## YOUR OBJECTIVE
Give back exactly the lines of the entries below from the line with "if (done) begin" to the line with "end else begin", inclusive, and only those.

## DATA TO PROCESS
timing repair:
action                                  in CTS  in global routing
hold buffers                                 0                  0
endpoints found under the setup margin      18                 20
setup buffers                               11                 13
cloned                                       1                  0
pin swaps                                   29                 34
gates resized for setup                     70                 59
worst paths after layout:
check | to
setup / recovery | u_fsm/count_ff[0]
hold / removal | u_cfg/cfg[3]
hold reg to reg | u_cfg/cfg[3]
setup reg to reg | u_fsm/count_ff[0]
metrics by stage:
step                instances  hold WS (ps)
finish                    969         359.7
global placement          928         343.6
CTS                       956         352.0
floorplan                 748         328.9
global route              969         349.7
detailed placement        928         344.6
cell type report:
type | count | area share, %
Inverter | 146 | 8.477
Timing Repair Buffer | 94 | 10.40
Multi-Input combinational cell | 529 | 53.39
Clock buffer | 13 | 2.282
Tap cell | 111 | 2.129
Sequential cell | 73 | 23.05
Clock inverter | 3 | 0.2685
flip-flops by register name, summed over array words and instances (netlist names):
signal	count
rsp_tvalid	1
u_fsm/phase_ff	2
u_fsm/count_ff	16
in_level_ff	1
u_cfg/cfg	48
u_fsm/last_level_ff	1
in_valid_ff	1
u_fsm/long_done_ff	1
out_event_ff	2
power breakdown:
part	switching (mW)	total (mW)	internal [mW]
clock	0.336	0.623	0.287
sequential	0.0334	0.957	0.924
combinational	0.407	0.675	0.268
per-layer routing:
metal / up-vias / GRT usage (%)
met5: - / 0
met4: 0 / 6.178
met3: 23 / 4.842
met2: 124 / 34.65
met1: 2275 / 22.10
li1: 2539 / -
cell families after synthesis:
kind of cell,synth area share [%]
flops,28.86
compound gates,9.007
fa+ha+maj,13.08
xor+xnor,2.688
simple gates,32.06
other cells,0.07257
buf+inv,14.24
[config.mk]
export PLATFORM = sky130hd
export DESIGN_NAME = packet_address_filter_core
export DESIGN_NICKNAME = d
export VERILOG_FILES = /design/src/design/paf_pkg.sv /design/src/design/paf_table_scan.sv /design/src/design/packet_address_filter_core.sv
export SDC_FILE = /design/constraint.sdc
export NUM_CORES = 2
export LEC_CHECK = 0
export BUFFER_PORTS_ARGS = -buffer_cell sky130_fd_sc_hd__buf_2
export CAP_MARGIN = 20
export CORE_MARGIN = 5
export CORE_UTILIZATION = 40
export CTS_CLUSTER_DIAMETER = 50
export DETAILED_ROUTE_END_ITERATION = 7
export HOLD_SLACK_MARGIN = 0.08
export PLACE_DENSITY = 0.66
export SYNTH_ARGS = -nofsm -noshare
export SYNTH_HDL_FRONTEND = slang
export SYNTH_HIERARCHICAL = 1
export SYNTH_SLANG_ARGS = --single-unit
[constraint.sdc]
create_clock -name clock -period 29.4 [get_ports clock]
set_clock_uncertainty 0.15 [all_clocks]
set_input_delay 5.88 -clock clock [delete_from_list [all_inputs] [get_ports clock]]
set_output_delay 5.88 -clock clock [all_outputs]
set_load 0.03 [all_outputs]
[src/design/paf_pkg.sv]
package paf_pkg;

   // Match table geometry
   localparam int TABLE_ENTRIES = 16;
   localparam int TABLE_IDX_W   = (TABLE_ENTRIES > 1) ? $clog2(TABLE_ENTRIES) : 1;
   localparam int TABLE_CNT_W   = $clog2(TABLE_ENTRIES + 1);

   // Field widths
   localparam int KEY_W    = 128;
   localparam int HALF_W   = 64;
   localparam int SUM_W    = 48;
   localparam int LEN_W    = 16;
   localparam int KIND_W   = 3;
   localparam int CMD_W    = 2;
   localparam int ENTRY_W  = 4;
   localparam int COUNT_W  = 5;

   // Stream widths (tdata rounded up to whole bytes)
   localparam int REQ_TDATA_W = 296;
   localparam int REQ_TUSER_W = CMD_W + KIND_W;
   localparam int RSP_TDATA_W = 104;

   // CSR port
   localparam int CSR_IDX_W  = 2;
   localparam int CSR_DATA_W = 5;

   localparam logic [CSR_IDX_W-1:0] CSR_FILTER_KIND = 2'd0;
   localparam logic [CSR_IDX_W-1:0] CSR_MATCH_SRC   = 2'd1;
   localparam logic [CSR_IDX_W-1:0] CSR_MATCH_DST   = 2'd2;
   localparam logic [CSR_IDX_W-1:0] CSR_ENTRY_COUNT = 2'd3;

   // Commands
   localparam logic [CMD_W-1:0] CMD_LOAD   = 2'd0;
   localparam logic [CMD_W-1:0] CMD_PACKET = 2'd1;
   localparam logic [CMD_W-1:0] CMD_CLEAR  = 2'd2;

   // Header kinds
   localparam logic [KIND_W-1:0] KIND_MAC  = 3'd0;
   localparam logic [KIND_W-1:0] KIND_IPV4 = 3'd1;
   localparam logic [KIND_W-1:0] KIND_IPV6 = 3'd2;
   localparam logic [KIND_W-1:0] KIND_TCP  = 3'd3;
   localparam logic [KIND_W-1:0] KIND_UDP  = 3'd4;
   localparam logic [KIND_W-1:0] KIND_LAST = KIND_UDP;

   // Transport header sizes taken off the payload total
   localparam logic [SUM_W-1:0] TCP_HDR_BYTES = SUM_W'(20);
   localparam logic [SUM_W-1:0] UDP_HDR_BYTES = SUM_W'(8);

   typedef struct packed {
      logic                   en;
      logic [TABLE_IDX_W-1:0] addr;
      logic [KEY_W-1:0]       key;
   } paf_wr_type;

   typedef struct packed {
      logic                   start;
      logic                   match_src;
      logic                   match_dst;
      logic [TABLE_CNT_W-1:0] used;
   } paf_scan_req_type;

   typedef struct packed {
      logic done;
      logic hit;
   } paf_scan_rsp_type;

endpackage

[src/design/paf_table_scan.sv]
module paf_table_scan
   import paf_pkg::*;
(
   input  logic             clock,
   input  logic             reset,
   input  paf_wr_type       wr,
   input  paf_scan_req_type scan_req,
   input  logic [KEY_W-1:0] src_key,
   input  logic [KEY_W-1:0] dst_key,
   output paf_scan_rsp_type scan_rsp
);

   logic [KEY_W-1:0] mem [TABLE_ENTRIES];

   logic                   active_ff, active_in;
   logic                   rd_valid_ff, rd_valid_in;
   logic                   hit_ff, hit_in;
   logic [TABLE_CNT_W-1:0] issue_idx_ff, issue_idx_in;
   logic [TABLE_CNT_W-1:0] used_ff;
   logic                   match_src_ff;
   logic                   match_dst_ff;
   logic [KEY_W-1:0]       rd_data_ff;

   logic issuing;
   logic entry_hit;
   logic done;

   // one entry read per cycle, compared in the cycle after its read
   assign issuing   = active_ff && (issue_idx_ff < used_ff);
   assign entry_hit = rd_valid_ff &&
                      ((match_src_ff && (rd_data_ff == src_key)) ||
                       (match_dst_ff && (rd_data_ff == dst_key)));
   assign done      = active_ff && !issuing && !rd_valid_ff;

   always_comb begin
      active_in    = active_ff;
      rd_valid_in  = issuing;
      hit_in       = hit_ff || entry_hit;
      issue_idx_in = issue_idx_ff;
      if (issuing) begin
         issue_idx_in = issue_idx_ff + TABLE_CNT_W'(1);
      end
      if (done) begin
         active_in = 1'b0;
      end
      if (scan_req.start) begin
         active_in    = 1'b1;
         rd_valid_in  = 1'b0;
         hit_in       = 1'b0;
         issue_idx_in = '0;
      end
   end

   always_ff @(posedge clock) begin
      if (reset) begin
         active_ff    <= 1'b0;
         rd_valid_ff  <= 1'b0;
         hit_ff       <= 1'b0;
         issue_idx_ff <= '0;
      end else begin
         active_ff    <= active_in;
         rd_valid_ff  <= rd_valid_in;
         hit_ff       <= hit_in;
         issue_idx_ff <= issue_idx_in;
      end
   end

   always_ff @(posedge clock) begin
      if (scan_req.start) begin
         used_ff      <= scan_req.used;
         match_src_ff <= scan_req.match_src;
         match_dst_ff <= scan_req.match_dst;
      end
   end

   // table memory: one write port, one registered read port
   always_ff @(posedge clock) begin
      if (wr.en) begin
         mem[wr.addr] <= wr.key;
      end
   end

   always_ff @(posedge clock) begin
      if (issuing) begin
         rd_data_ff <= mem[issue_idx_ff[TABLE_IDX_W-1:0]];
      end
   end

   assign scan_rsp.done = done;
   assign scan_rsp.hit  = hit_ff;

endmodule
<file path="src/rtl/cjm_pkg.sv">
// shared types and constants for the complex 2x2 matrix unit
// no dependencies; imported by the divider and the top level
package cjm_pkg;

    typedef enum logic [2:0] {
        ST_IDLE,
        ST_ISSUE,
        ST_ACC,
        ST_WRITE,
        ST_DIVS,
        ST_DIVW,
        ST_DONE
    } state_t;

    typedef enum logic [2:0] {
        PH_PROD,
        PH_TRI1,
        PH_TRI2,
        PH_DET,
        PH_NORM,
        PH_NUM
    } phase_t;

    localparam logic [3:0] CMD_AB      = 4'd0;
    localparam logic [3:0] CMD_ABT     = 4'd1;
    localparam logic [3:0] CMD_ABH     = 4'd2;
    localparam logic [3:0] CMD_ACC_AB  = 4'd3;
    localparam logic [3:0] CMD_ACC_ABT = 4'd4;
    localparam logic [3:0] CMD_ACC_ABH = 4'd5;
    localparam logic [3:0] CMD_ACC_AHB = 4'd6;
    localparam logic [3:0] CMD_ABCH    = 4'd7;
    localparam logic [3:0] CMD_INV     = 4'd8;

    typedef struct packed {
        logic done;
        logic ovf;
    } div_stat_t;

    // transpose of a 2x2 element index swaps row and column
    function automatic logic [1:0] swap_idx(input logic [1:0] i);
        return {i[0], i[1]};
    endfunction

endpackage

</file>
<file path="src/rtl/cjm_div.sv">
// restoring divider, one quotient bit per cycle, rounded to nearest
// depends on cjm_pkg for the status struct
module cjm_div #(
    parameter int NW = 93,
    parameter int DW = 69,
    parameter int QB = 33
) (
    input  logic               clk,
    input  logic               rst_n,
    input  logic               start,
    input  logic [NW-1:0]      num,
    input  logic [DW-1:0]      den,
    output cjm_pkg::div_stat_t stat,
    output logic [QB:0]        quot
);
    import cjm_pkg::*;

    localparam int CW = $clog2(QB + 1);

    logic          busy_reg, busy_next;
    logic          fin_reg, fin_next;
    logic [CW-1:0] cnt_reg, cnt_next;
    div_stat_t     stat_reg, stat_next;
    logic [DW-1:0] rem_reg;
    logic [QB-1:0] low_reg;
    logic [QB-1:0] q_reg;
    logic [QB:0]   quot_reg;

    logic [DW:0]   sh;
    logic [DW:0]   den_x;
    logic          ge;
    logic [DW-1:0] hi_ext;
    logic          round_up;

    always_comb
    begin
        sh       = {rem_reg, low_reg[QB-1]};
        den_x    = {1'b0, den};
        ge       = (sh >= den_x);
        hi_ext   = DW'(num[NW-1:QB]);
        round_up = ({rem_reg, 1'b0} >= den_x);
    end

    always_comb
    begin
        busy_next      = busy_reg;
        fin_next       = 1'b0;
        cnt_next       = cnt_reg;
        stat_next      = stat_reg;
        stat_next.done = 1'b0;
        if (start)
        begin
            busy_next     = 1'b1;
            cnt_next      = CW'(QB);
            // quotient too large for the result width
            stat_next.ovf = ({1'b0, hi_ext} >= den_x);
        end
        else if (busy_reg)
        begin
            cnt_next = cnt_reg - CW'(1);
            if (cnt_reg == CW'(1))
            begin
                busy_next = 1'b0;
                fin_next  = 1'b1;
            end
        end
        else if (fin_reg)
        begin
            stat_next.done = 1'b1;
        end
    end

    always_ff @(posedge clk or negedge rst_n)
    begin
        if (!rst_n)
        begin
            busy_reg <= 1'b0;
            fin_reg  <= 1'b0;
            cnt_reg  <= '0;
            stat_reg <= '0;
        end
        else
        begin
            busy_reg <= busy_next;
            fin_reg  <= fin_next;
            cnt_reg  <= cnt_next;
            stat_reg <= stat_next;
        end
    end

    always_ff @(posedge clk)
    begin
        if (start)
        begin
            rem_reg <= hi_ext;
            low_reg <= num[QB-1:0];
            q_reg   <= '0;
        end
        else if (busy_reg)
        begin
            rem_reg <= ge ? DW'(sh - den_x) : sh[DW-1:0];
            low_reg <= {low_reg[QB-2:0], 1'b0};
            q_reg   <= {q_reg[QB-2:0], ge};
        end
        if (fin_reg)
        begin
            quot_reg <= (QB+1)'(q_reg) + (QB+1)'(round_up);
        end
    end

    assign stat = stat_reg;
    assign quot = quot_reg;

endmodule

</file>
<file path="config.mk">
export PLATFORM = sky130hd
export DESIGN_NAME = cjm_div
export DESIGN_NICKNAME = d
export VERILOG_FILES = /design/src/rtl/cjm_pkg.sv /design/src/rtl/cjm_div.sv
export SDC_FILE = /design/constraint.sdc
export NUM_CORES = 1
export LEC_CHECK = 0
export BUFFER_PORTS_ARGS = -buffer_cell sky130_fd_sc_hd__buf_2
export CORE_UTILIZATION = 59
export CTS_CLUSTER_DIAMETER = 120
export DETAILED_ROUTE_END_ITERATION = 10
export PLACE_DENSITY = 0.82
export SLEW_MARGIN = 20
export SYNTH_ARGS = -nofsm -noshare
export SYNTH_HDL_FRONTEND = slang
export SYNTH_SLANG_ARGS = --single-unit
</file>
<file path="constraint.sdc">
create_clock -name clk -period 5.1 [get_ports clk]
set_clock_uncertainty 0.15 [all_clocks]
set_input_delay 0.51 -clock clk [delete_from_list [all_inputs] [get_ports clk]]
set_output_delay 0.51 -clock clk [all_outputs]
set_load 0.02 [all_outputs]
</file>
Word level (Yosys, flattened, before mapping)
Cells that the tools add are included.
{ "totals": {"mem_bits_ro": 0, "latchBits": 0, "ram_bits": 0, "out_inout_bits": 36, "memories": 0, "reg_bits": 179} }
{ "classes": {"muxes": 16, "n_div": 0, "mul": 0, "reduce_logical": 1, "add_sub_neg": 3, "magnitude_cmp": 3, "n_eq_ne": 1, "shift": 0, "bitwise_logic": 0} }
{ "ops": {"columns": ["cell", "n"], "rows": [
  ["70-bit by 69-bit >= comparator with 1-bit output", 2],
  ["60-bit 2-to-1 mux", 2],
  ["60-bit by 69-bit >= comparator with 1-bit output", 1],
  ["69-bit 2-to-1 mux", 1],
  ["69-bit subtractor", 1],
  ["33-bit 2-to-1 mux", 2],
  ["33-bit by 1-bit adder with 34-bit output", 1],
  ["6-bit 2-to-1 mux", 2],
  ["1-bit 2-to-1 mux", 9],
  ["6-bit by 1-bit equality test with 1-bit output, second input constant", 1],
  ["6-bit by 1-bit subtractor with 6-bit output, second input constant", 1],
  ["2-bit nonzero test", 1]
]} }

Depth between registers and ports, before layout
{ "depth": {"word_depth": 4, "ltp_mapped": 20, "mapped_depth_nobuf": 19} }

Least setup slack after synthesis
Ideal clock, no wire load.
{ "synth_timing": {"kind": "input -> register", "startpoint": "input port den[67]", "endpoint": "register quot_reg[31] (netlist: quot[31]), data pin", "n_path_buf": 1, "slack_ns": 0.941, "arrival_ns": 3.751, "path_stages": 19, "path_cell_list": "inv_1 -> ha_1 -> buf_2 -> nand4_4 -> nor3b_2 -> nand3_1 -> or2_4 -> o311a_1 -> nand2_1 -> ha_1 -> and3_1 -> nand2_1 -> nor3_1 -> and4_1 -> and4_1 -> nand2_1 -> nor2_1 -> nand4_1 -> xnor2_1"} }
{ "synth_via": {"elab_chain_cells": 2} }
{ "synth_lines": {"columns": ["item", "line", "text"], "rows": [
  ["start, declared", "cjm_div.sv:12", "input logic [DW-1:0] den,"],
  ["70-bit by 69-bit >= comparator with 1-bit output", "cjm_div.sv:41", "round_up = ({rem_reg, 1'b0} >= den_x);"],
  ["33-bit by 1-bit adder with 34-bit output", "cjm_div.sv:107", "quot_reg <= (QB+1)'(q_reg) + (QB+1)'(round_up);"],
  ["end signal, assigned", "cjm_div.sv:107", null],
  ["end, declared", "cjm_div.sv:27", "logic [QB:0] quot_reg;"]
]} }
No other way between the ends.
A chain may end at the register's enable or synchronous reset.

Worst setup path after layout
{ "layout_timing": {"startpoint": "register rem_reg[64]", "endpoint": "register quot_reg[31] (netlist: quot[31]), data pin"} }
{ "layout_via": {"elab_chain_cells": 2} }
{ "layout_lines": {"columns": ["item", "line", "text"], "rows": [
  ["start, declared", "cjm_div.sv:24", "logic [DW-1:0] rem_reg;"],
  ["start signal, assigned", "cjm_div.sv:95", "rem_reg <= hi_ext;"],
  ["start signal, assigned", "cjm_div.sv:101", "rem_reg <= ge ? DW'(sh - den_x) : sh[DW-1:0];"],
  ["70-bit by 69-bit >= comparator with 1-bit output", "cjm_div.sv:41", null],
  ["33-bit by 1-bit adder with 34-bit output", "cjm_div.sv:107", null]
]} }
No other way between the ends.

==> flow_summary_export.csv <==
group,metric,value,unit
outcome,status,"finished, final reports clean",
synthesis,syn_nets,1883,
power_and_ir_drop,p_per_area,517,mW/mm^2
detailed_routing,via_count,12600,
critical_path,critical_path_class,"reg2reg",
cts,clk_pin_slew_worst_paths,80,ps
placed_design,post-place-cells,2048,
timing,period_share,0.924,
power_and_ir_drop,total_power,8.38,mW
synthesis,synth_seq_area_share,0.341,
timing,fmaxAchievable,212,MHz
global_route,grtUsageTotal,0.299,
detailed_routing,ant_nets,0,
timing,setup_ws,387,ps
synthesis,synthDistinctLibCells,84,
timing,worstMarginPinSlew,1050,ps
global_route,grt_max_degree,94,
detailed_routing,via_per_inst,6.02,
job,drv_cap,0,
cts,cts_setup_buffers,0,
detailed_routing,drc_errors,0,
die,coreArea,0.0237,mm^2
critical_path,cp-start-kind,"flop",
timing,hold_violations,0,
die,die_h,158,um
global_route,first_global_vias,12000,
critical_path,cp.arrival,4750,ps
timing,period_needed,4710,ps
detailed_routing,avgRoutedWirePerCell,17.6,um
power_and_ir_drop,p_comb_frac,0.562,
final_layout,fin_util,0.684,
final_layout,syn2layout_area_growth,12.7,%
placed_design,portBuffers,200,
placed_design,pre_cts_slack,122,ps
die,rows,56,
power_and_ir_drop,p_clk_frac,0.168,
power_and_ir_drop,seq_power_share,0.270,
global_route,grt_pass1_wl,58700,um
synthesis,syn_inst,1584,
timing,max_slew_margin,0.302,
synthesis,ys_ff_latch,179,
global_route,overflow,0,
power_and_ir_drop,power.switching,3.73,mW
critical_path,endpoint_kind,"flop",
final_layout,drive_gt1_frac,0.205,
critical_path,slowest_delay,510,ps
final_layout,final_cell_area,0.0162,mm^2
timing,fin_hold_ws,200,ps
synthesis,synth_flop_cell,"edfxtp_1",
placed_design,place_area,0.0156,mm^2
timing,tns,0,ps
cts,clk_latency,450,ps
critical_path,path_common_cell,"nand2_1",
final_layout,nNetsFinal,2048,
power_and_ir_drop,p_int,4.65,mW
detailed_routing,dr.pass1.iters,6,
die,design.portCount,201,
final_layout,layout_commonest_cell,"buf_2",
critical_path,r2r_start,"rem_reg[64]",
detailed_routing,first_iter_violations,810,
synthesis,syn_area_per_cell,9.08,um^2
timing,slew_violations,0,
critical_path,path_cells,"ha_1 > nand4_4 > nor3b_2 > nand3_1 > or2_4 > o311a_1 > nand2_1 > ha_1 > and3_1 > nand2_1 > nor3_1 > and4_1 > and4_1 > nand2_1 > nor2_1 > nand4_1 > xnor2_1",
timing,grt_setup_unrepaired,"false",
synthesis,synthArstFlopShare,0.0559,
final_layout,fillers,1878,
critical_path,crit_slowest_cell,"ha_1",
cts,clk_path_buf_depth,2,
final_layout,layout.cells.non_filler,2086,
power_and_ir_drop,ir_drop,0.000334,V
cts,htree_num_levels,4,
detailed_routing,routed_wl,36700,um
min_path,hp-class,"in2reg",
die,initial_core_util,0.607,
min_path,min_from,"num[0]",
placed_design,hpwlAfterDp,28300,um
die,fp.dieW,158,um
timing,finalSetupViolations,0,
cts,cts_tree,"done",
power_and_ir_drop,p_sw_frac,0.445,
cts,cts_sinks,179,
final_layout,most-common-layout-cells,"199 x buf_2, 148 x nand2_1, 133 x ha_1, 127 x edfxtp_1, 125 x nor2_1",
die,die-area,0.0250,mm^2
critical_path,crit_fanout,10,
synthesis,yosysWarnings,0,
critical_path,critPathLaunch,"rem_reg[64]",
cts,numCtsBuffers,17,
power_and_ir_drop,p_leak,7.44,nW
synthesis,syn_area,0.0144,mm^2
critical_path,crit_required,5140,ps
final_layout,largest_reg_flops,69,
global_route,antenna_found_initial,6,
cts,clockRootBuffer,"clkbuf_16",
synthesis,synth_edf_count,127,
placed_design,gp_congestion,0.988,
## critical path: cells and delay by family, from the launching register on
kind	cells	cell delay, ps
fa+ha+maj	2	690
xor+xnor	1	150
compound gates	1	380
simple gates	13	2760
flops	1	330
## path summary, 6_finish.rpt
check | endpoint | slack (ps) | cells after the start
setup / recovery | quot[31] | 390 | 17
max in group asynchronous | busy_reg | 4260 | 2
min in group asynchronous | stat[1] | 320 | 2
hold / removal | low_reg[0] | 200 | 2
setup reg to reg | quot[31] | 390 | 17
hold reg to reg | rem_reg[61] | 370 | 2
## routing by layer
layer / global-route usage / vias up / part of all wire
met5: 0 / - / 0.00022
met1: 0.392 / 5901 / 0.43
met2: 0.498 / 492 / 0.47
met3: 0.0575 / 60 / 0.081
li1: - / 6097 / -
met4: 0.0920 / 2 / 0.021
## what timing repair did
action                                 in CTS  in global routing
resized for setup                           0                  0
hold buffers                                1                  0
endpoints found under the hold margin      10                  0
## power groups by stage
stage | clock network [mW] | logic (mW) | registers (mW)
after global routing | 1.46 | 5.19 | 2.31
after floorplan | 0 | 3.65 | 2.24
final | 1.40 | 4.71 | 2.26
after CTS | 1.42 | 4.62 | 2.26
after detailed placement | 0 | 4.58 | 2.28
after global placement | 0 | 4.49 | 2.27
## cells in the mapped netlist, types with 3 or more instances
cell type | instances | area [um^2]
edfxtp_1 | 127 | 3810
o21bai_1 | 20 | 150
and2_1 | 9 | 56.3
dfrtp_1 | 10 | 250
a41oi_1 | 4 | 35.0
a221o_1 | 3 | 30.0
buf_4 | 4 | 30.0
nor4_1 | 11 | 68.8
o21a_1 | 14 | 105
xor2_1 | 39 | 342
buf_1 | 8 | 30.0
inv_1 | 114 | 428
nand2b_1 | 15 | 93.8
and3_1 | 19 | 119
xnor2_1 | 53 | 464
o21ai_1 | 33 | 165
o211ai_1 | 7 | 52.6
and4_1 | 8 | 70.1
nand3_1 | 26 | 130
a21oi_1 | 115 | 576
buf_2 | 31 | 155
nor3_1 | 19 | 95.1
nor2b_1 | 15 | 93.8
a21oi_2 | 7 | 61.3
clkbuf_1 | 24 | 90.1
ha_1 | 133 | 1660
mux2_2 | 74 | 833
nor2_1 | 125 | 469
o21ai_0 | 70 | 350
o221ai_1 | 4 | 35.0
dfxtp_1 | 42 | 841
o31ai_1 | 4 | 30.0
o22ai_1 | 3 | 18.8
a211oi_1 | 22 | 165
a221oi_1 | 8 | 70.1
buf_6 | 9 | 101
or3_1 | 6 | 37.5
a31oi_1 | 19 | 119
nand4_1 | 40 | 250
mux2i_1 | 43 | 430
a211o_1 | 4 | 35.0
a21o_1 | 43 | 323
nand2_1 | 148 | 556
a21boi_0 | 3 | 22.5
## layout make-up
class / instances / area (um^2) / share of cell area
Inverter: 114 / 429 / 0.0265
Antenna cell: 5 / 12.5 / 0.000772
Tap cell: 319 / 399 / 0.0246
Clock inverter: 15 / 206 / 0.0127
Sequential cell: 179 / 4910 / 0.303
Timing Repair Buffer: 222 / 1190 / 0.0733
Multi-Input combinational cell: 1215 / 8640 / 0.533
Clock buffer: 17 / 425 / 0.0262
## cell families (layout without fill, tap and decap cells)
logic type               after synthesis  in the layout  share of synthesized area
AO/OA/AOI/OAI                        409            409                      0.182
multiplexers                         120            120                     0.0908
buffers and inverters                190            368                     0.0581
XOR/XNOR                              92             92                     0.0560
AND/OR/NAND/NOR                      460            460                      0.155
other                                  0              5                          0
flip-flops                           179            179                      0.341
adder cells (fa/ha/maj)              134            134                      0.117
(Power assumes the default switching activity.)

## TASK SOLUTION
      if (done) begin
         active_in = 1'b0;
      end
      if (scan_req.start) begin
         active_in    = 1'b1;
         rd_valid_in  = 1'b0;
         hit_in       = 1'b0;
         issue_idx_in = '0;
      end
   end

   always_ff @(posedge clock) begin
      if (reset) begin
         active_ff    <= 1'b0;
         rd_valid_ff  <= 1'b0;
         hit_ff       <= 1'b0;
         issue_idx_ff <= '0;
      end else begin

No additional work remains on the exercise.